History

United Kingdom
- Name: Speedy
- Ordered: 1822
- Builder: Pembroke Dockyard
- Laid down: October 1827
- Launched: 28 June 1828
- Completed: 2 November 1828
- Commissioned: 2 November 1833
- Renamed: As YC.11, 1866
- Reclassified: As a mooring lighter, August 1853
- Fate: Broken up, 1876

General characteristics
- Class & type: Nightingale-class cutter
- Tons burthen: 123 bm
- Length: 63 ft 9 in (19.4 m) (gundeck); 46 ft 10 in (14.3 m) (keel);
- Beam: 22 ft 6 in (6.9 m)
- Draught: 10 ft 9 in (3.3 m)
- Depth: 9 ft 6 in (2.9 m)
- Sail plan: Fore-and-aft rig
- Complement: 34
- Armament: 2 × 6-pdr cannon; 4 × 6-pdr carronades

= HMS Speedy (1828) =

Cutter of the Royal Navy

HMS Speedy was a 6-gun built for the Royal Navy during the 1820s.

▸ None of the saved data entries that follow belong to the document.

Background: an optimization exercise with open tools, aiming at small area, a short achievable clock period and few clock cycles per item. Do not read the settings as production practice. RTL that was checked went through simulation tests only; none was proved equivalent to the original. Power is estimated from default activity; no workload was simulated.

==> flow/design.v (excerpt) <==
module pkt_loopback_top #(
  parameter int FIFO_DEPTH = 8,
  parameter int MAX_BEATS  = 16
) (
  input  logic  rd_clk,
  input  logic  rd_rst_n,
  input  logic  rx_valid,
  output logic  rx_ready,
  input  pkt_pkg::beat_t rx_beat,
  input  logic  tx_enable,
  input  logic  tx_ready,
  output logic  tx_valid,
  output pkt_pkg::beat_t tx_beat
);
  localparam int N  = MAX_BEATS;
  localparam int PW = $clog2(N);
  localparam int CW = $clog2(N + 1);
  localparam int EW = pkt_pkg::DATA_W + pkt_pkg::EMPTY_W + 1;
  logic [EW-1:0] ring [0:N-1];
  logic [PW-1:0] dh;        
  logic          dh0;       
  logic [PW-1:0] dt;        
  logic          dt0;       
  logic [CW-1:0] count;     
  logic [CW-1:0] ccount;    
  logic          full;      
  logic          ccnz;      
  logic          rdy;       
  logic          tv;        
  pkt_pkg::beat_t ob;       
  logic          drop;      
  logic          last_eop;  
  logic          en_seen;   
  logic          empty;
  logic          ovf;
  logic          acc;
  logic          store;     
  logic          discard;
  logic          commit;
  logic          take;      
  logic          fire;
  logic          last_out;  
  logic          new_head;
  logic [CW-1:0] count_nxt;
  logic [CW-1:0] ccount_nxt;
  logic          full_nxt;
  logic          ccnz_nxt;
  logic          drop_nxt;
  logic [PW-1:0] dh_nxt;
  logic [PW-1:0] dt_nxt;
  logic [EW-1:0] wr_ent;
  assign empty   = (count == '0);
  assign ovf     = full && !ccnz;
  ...
export LEC_CHECK = 0
export ABC_CLOCK_PERIOD_IN_PS = 2000
export CAP_MARGIN = 20
export CORE_MARGIN = 2
export CORE_UTILIZATION = 40
export SETUP_SLACK_MARGIN = 3.5
export SLEW_MARGIN = 20
create_clock -name core_clock -period 5.5 [get_ports {rd_clk}]
run.sh (not shown) runs the stock make flow with config.mk's settings and CLKGATE_MAP_FILE= SYNTH_SCRIPT=/design/flow/synth_recipe.tcl, a recipe that flattens the netlist after the stock synthesis.
Rerun with:
ABC_CLOCK_PERIOD_IN_PS = 2500   (was 2000)
SETUP_SLACK_MARGIN = 3.0   (was 3.5)
Result:
- synthesized cell count is unchanged
- final area fell by 5.9%
- area after synthesis stays the same
- cell count fell by 4.3%
- wire length fell by 13%
- worst setup slack got worse by 0.075 ns
- total power fell by 6.9%
- count of clock-buffer cells in the layout rose by 10
- die area stays the same
- worst hold slack improved by 0.013 ns
- clock skew fell by 0.0089 ns
Function was not checked in any run of this note: the RTL went through the layout flow alone.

She was broken up in 1876.

==Description==
Speedy had a length at the gundeck of 63 ft 9 in and 46 ft 10 in at the keel. She had a beam of 22 ft 6 in, a draught of about 10 ft 9 in and a depth of hold of 9 ft 6 in. The ship's tonnage was 123 tons burthen. The Nightingale class was armed with two 6-pounder cannon and four 6-pounder carronades. The ships had a crew of 34 officers and ratings.

==Construction and career==
Speedy, the fourth ship of her name to serve in the Royal Navy, was ordered in 1822, laid down in November 1827 at Pembroke Dockyard, Wales, and launched on 28 June 1828. She was completed on 2 November 1828 at Plymouth Dockyard.